======== Provided data
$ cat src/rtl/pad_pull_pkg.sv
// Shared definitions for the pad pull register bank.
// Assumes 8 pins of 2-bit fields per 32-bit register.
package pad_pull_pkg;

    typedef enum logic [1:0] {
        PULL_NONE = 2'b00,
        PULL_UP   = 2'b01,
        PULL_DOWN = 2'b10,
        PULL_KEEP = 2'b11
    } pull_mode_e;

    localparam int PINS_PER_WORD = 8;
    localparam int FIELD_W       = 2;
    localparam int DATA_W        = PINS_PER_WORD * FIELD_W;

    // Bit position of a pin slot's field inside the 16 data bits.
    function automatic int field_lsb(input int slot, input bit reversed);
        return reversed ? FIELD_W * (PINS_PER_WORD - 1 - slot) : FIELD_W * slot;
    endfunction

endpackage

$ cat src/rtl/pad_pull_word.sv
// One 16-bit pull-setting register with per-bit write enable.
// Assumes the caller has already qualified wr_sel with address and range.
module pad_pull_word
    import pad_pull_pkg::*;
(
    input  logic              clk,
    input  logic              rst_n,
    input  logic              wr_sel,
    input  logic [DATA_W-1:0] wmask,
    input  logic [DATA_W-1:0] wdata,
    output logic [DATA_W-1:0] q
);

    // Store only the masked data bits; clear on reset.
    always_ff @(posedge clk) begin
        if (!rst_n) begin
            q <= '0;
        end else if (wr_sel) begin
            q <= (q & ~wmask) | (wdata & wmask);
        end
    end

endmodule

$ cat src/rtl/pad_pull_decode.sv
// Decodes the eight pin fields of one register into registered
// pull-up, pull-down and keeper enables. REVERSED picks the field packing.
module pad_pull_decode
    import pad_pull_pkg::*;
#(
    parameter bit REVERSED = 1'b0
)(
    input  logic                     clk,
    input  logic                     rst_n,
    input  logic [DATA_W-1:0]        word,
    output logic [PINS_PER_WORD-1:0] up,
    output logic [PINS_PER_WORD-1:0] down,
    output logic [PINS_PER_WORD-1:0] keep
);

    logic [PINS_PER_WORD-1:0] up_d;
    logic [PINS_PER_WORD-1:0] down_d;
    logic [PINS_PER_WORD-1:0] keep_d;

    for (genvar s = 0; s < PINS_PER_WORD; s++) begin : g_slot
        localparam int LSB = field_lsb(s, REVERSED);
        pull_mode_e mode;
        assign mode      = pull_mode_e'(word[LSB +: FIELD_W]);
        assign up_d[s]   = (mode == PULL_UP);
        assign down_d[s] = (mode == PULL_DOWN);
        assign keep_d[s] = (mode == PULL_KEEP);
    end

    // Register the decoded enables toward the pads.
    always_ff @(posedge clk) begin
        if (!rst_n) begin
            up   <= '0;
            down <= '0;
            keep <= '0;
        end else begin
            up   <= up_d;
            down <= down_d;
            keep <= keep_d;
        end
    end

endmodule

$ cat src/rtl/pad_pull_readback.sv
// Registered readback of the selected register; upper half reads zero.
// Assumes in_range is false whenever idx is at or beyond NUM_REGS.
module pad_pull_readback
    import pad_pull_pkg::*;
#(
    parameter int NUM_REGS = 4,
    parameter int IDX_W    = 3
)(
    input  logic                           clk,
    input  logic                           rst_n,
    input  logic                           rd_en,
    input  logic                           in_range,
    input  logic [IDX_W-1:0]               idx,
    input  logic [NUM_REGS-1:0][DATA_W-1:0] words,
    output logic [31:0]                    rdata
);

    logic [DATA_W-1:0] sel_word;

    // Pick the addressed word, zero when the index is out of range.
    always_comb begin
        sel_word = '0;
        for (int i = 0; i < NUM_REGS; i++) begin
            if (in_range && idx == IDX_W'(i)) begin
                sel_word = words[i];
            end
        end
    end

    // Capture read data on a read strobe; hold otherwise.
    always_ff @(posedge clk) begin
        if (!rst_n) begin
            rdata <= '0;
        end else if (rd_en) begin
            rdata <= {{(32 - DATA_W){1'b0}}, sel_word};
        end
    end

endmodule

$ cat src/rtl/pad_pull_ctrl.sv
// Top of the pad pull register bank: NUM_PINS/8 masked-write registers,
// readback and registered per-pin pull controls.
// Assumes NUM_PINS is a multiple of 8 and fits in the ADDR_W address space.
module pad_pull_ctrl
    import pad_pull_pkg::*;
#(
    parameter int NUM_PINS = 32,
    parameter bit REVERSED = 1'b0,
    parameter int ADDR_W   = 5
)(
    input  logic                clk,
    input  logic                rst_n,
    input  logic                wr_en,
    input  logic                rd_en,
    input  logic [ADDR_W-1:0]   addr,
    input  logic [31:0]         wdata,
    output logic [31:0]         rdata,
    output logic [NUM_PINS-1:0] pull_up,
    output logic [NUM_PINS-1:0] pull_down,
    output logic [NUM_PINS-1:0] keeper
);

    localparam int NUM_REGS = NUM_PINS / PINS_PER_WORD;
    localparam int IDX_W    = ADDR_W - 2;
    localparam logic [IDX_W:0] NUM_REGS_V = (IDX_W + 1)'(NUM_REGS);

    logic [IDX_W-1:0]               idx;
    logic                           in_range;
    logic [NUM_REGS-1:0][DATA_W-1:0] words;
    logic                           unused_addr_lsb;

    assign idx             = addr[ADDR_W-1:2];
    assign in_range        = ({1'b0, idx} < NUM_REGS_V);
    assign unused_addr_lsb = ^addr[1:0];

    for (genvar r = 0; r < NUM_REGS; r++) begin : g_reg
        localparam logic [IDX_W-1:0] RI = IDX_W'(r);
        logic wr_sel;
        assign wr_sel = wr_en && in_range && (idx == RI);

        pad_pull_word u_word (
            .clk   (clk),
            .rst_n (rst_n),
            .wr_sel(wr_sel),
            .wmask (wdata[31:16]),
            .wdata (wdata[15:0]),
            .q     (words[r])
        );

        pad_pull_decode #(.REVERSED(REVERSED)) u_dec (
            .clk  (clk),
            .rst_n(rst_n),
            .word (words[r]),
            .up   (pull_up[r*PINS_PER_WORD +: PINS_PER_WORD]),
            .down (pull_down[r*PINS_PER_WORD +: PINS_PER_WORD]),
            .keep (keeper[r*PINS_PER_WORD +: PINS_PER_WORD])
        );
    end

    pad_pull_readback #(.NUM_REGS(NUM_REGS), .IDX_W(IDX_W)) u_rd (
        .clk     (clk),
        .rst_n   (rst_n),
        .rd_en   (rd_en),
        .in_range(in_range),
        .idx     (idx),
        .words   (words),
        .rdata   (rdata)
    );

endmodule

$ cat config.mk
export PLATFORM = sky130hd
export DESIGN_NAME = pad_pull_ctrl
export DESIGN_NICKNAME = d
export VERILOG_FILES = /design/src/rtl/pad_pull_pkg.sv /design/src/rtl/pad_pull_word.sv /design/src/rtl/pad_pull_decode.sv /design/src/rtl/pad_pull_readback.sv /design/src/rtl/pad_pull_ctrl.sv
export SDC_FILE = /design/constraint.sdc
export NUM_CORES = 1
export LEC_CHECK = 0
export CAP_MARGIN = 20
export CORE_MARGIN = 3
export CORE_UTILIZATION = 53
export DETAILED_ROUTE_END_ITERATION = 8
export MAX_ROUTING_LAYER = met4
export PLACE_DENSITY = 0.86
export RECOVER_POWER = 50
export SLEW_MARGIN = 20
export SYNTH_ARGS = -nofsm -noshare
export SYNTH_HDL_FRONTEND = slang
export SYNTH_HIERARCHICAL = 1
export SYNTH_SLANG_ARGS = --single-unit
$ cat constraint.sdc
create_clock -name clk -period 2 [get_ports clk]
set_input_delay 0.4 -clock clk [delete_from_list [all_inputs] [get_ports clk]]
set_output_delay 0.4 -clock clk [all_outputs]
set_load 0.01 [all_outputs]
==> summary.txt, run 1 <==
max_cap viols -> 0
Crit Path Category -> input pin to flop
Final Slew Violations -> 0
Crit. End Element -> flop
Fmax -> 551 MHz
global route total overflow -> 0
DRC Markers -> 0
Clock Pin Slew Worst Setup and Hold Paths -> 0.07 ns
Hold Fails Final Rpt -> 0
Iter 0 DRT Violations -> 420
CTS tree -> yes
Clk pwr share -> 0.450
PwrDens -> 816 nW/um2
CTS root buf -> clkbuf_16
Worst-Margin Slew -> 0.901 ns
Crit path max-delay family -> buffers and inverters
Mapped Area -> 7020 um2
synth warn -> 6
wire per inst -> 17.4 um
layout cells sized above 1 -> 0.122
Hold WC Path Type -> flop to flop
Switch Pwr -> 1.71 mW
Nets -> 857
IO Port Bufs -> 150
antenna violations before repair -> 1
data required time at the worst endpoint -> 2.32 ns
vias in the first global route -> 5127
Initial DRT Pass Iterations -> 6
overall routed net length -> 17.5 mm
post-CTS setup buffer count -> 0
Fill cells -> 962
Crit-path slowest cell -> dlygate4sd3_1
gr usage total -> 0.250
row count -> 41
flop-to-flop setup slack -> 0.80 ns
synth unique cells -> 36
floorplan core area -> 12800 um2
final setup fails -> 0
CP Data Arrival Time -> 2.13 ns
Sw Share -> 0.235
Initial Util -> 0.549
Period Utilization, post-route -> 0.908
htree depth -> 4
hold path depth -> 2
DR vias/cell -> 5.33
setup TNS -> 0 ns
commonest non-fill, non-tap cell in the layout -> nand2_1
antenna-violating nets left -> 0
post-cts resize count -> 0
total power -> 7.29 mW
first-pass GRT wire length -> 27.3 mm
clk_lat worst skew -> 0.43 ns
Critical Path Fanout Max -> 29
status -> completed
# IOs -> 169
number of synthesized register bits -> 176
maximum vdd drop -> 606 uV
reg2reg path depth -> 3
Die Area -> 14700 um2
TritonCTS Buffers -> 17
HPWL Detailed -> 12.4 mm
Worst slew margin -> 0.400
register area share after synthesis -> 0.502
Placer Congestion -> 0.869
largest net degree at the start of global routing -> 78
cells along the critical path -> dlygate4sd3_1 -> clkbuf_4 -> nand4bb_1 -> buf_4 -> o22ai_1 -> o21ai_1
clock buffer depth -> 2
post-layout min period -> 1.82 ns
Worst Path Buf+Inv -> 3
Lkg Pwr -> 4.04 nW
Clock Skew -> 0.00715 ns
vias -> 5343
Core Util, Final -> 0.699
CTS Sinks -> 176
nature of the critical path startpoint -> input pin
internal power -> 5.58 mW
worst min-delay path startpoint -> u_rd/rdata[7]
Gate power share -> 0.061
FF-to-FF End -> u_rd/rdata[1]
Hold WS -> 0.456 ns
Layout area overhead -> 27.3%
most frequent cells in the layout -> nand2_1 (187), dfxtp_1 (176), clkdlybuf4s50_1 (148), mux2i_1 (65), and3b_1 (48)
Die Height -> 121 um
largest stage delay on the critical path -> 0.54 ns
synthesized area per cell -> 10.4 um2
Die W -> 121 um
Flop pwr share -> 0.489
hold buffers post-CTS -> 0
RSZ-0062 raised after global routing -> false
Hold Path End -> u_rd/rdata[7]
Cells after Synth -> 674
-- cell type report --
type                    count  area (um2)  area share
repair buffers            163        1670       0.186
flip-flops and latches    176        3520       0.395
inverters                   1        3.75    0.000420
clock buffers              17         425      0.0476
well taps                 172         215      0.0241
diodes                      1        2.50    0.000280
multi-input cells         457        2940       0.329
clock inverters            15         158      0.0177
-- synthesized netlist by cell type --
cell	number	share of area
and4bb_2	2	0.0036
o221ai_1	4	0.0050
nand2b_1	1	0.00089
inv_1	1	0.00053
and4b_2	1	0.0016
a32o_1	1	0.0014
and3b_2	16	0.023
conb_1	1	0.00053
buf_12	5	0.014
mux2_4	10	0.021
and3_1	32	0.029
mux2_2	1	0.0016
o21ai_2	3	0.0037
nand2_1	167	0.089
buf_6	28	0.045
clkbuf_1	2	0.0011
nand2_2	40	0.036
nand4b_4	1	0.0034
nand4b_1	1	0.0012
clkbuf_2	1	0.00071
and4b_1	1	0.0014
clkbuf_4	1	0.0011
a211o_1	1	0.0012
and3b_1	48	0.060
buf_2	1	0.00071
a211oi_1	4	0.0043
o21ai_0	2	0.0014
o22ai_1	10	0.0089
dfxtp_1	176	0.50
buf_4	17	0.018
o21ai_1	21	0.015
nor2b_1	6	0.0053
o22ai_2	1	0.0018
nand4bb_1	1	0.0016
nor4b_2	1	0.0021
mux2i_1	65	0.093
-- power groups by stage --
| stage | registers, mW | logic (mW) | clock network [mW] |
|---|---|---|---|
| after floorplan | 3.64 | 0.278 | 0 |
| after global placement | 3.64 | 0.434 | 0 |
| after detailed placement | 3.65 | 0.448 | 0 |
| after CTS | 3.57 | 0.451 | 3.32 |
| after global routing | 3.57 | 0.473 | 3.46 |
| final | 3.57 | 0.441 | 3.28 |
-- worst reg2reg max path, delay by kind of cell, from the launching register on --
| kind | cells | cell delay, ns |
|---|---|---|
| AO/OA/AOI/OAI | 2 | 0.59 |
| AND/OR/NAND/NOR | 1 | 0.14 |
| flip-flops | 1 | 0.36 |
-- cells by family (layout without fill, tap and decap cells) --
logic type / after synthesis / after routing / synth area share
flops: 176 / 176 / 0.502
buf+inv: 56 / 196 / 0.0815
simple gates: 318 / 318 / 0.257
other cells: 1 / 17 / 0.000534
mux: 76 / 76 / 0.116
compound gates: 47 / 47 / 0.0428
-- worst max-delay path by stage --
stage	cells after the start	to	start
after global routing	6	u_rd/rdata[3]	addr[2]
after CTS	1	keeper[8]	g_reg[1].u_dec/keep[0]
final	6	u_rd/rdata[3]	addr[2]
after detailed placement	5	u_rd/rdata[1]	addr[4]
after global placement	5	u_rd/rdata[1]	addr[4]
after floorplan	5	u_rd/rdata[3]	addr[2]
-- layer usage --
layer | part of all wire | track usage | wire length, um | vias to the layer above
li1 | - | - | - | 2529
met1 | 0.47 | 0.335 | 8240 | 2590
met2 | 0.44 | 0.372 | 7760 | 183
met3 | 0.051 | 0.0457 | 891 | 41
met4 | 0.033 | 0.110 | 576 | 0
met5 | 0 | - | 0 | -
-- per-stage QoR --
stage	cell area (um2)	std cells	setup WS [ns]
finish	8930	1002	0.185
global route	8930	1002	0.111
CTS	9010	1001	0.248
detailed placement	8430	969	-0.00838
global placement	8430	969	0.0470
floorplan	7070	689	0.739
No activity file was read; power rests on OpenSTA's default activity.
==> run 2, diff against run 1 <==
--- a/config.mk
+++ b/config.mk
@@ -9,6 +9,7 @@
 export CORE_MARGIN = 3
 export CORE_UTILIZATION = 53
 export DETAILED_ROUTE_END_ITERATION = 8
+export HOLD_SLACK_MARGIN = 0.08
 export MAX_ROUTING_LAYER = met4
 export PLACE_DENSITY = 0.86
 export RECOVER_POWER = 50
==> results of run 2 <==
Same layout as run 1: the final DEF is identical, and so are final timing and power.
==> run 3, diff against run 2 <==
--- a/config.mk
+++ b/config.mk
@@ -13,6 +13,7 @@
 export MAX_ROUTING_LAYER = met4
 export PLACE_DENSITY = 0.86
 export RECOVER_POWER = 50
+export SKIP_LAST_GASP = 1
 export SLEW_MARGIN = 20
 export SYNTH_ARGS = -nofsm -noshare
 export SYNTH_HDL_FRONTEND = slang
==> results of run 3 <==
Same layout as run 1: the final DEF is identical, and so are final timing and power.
================
## Task prompt:
Give only the number of lines in the data that hold the string "stage".

## Expected answer:
7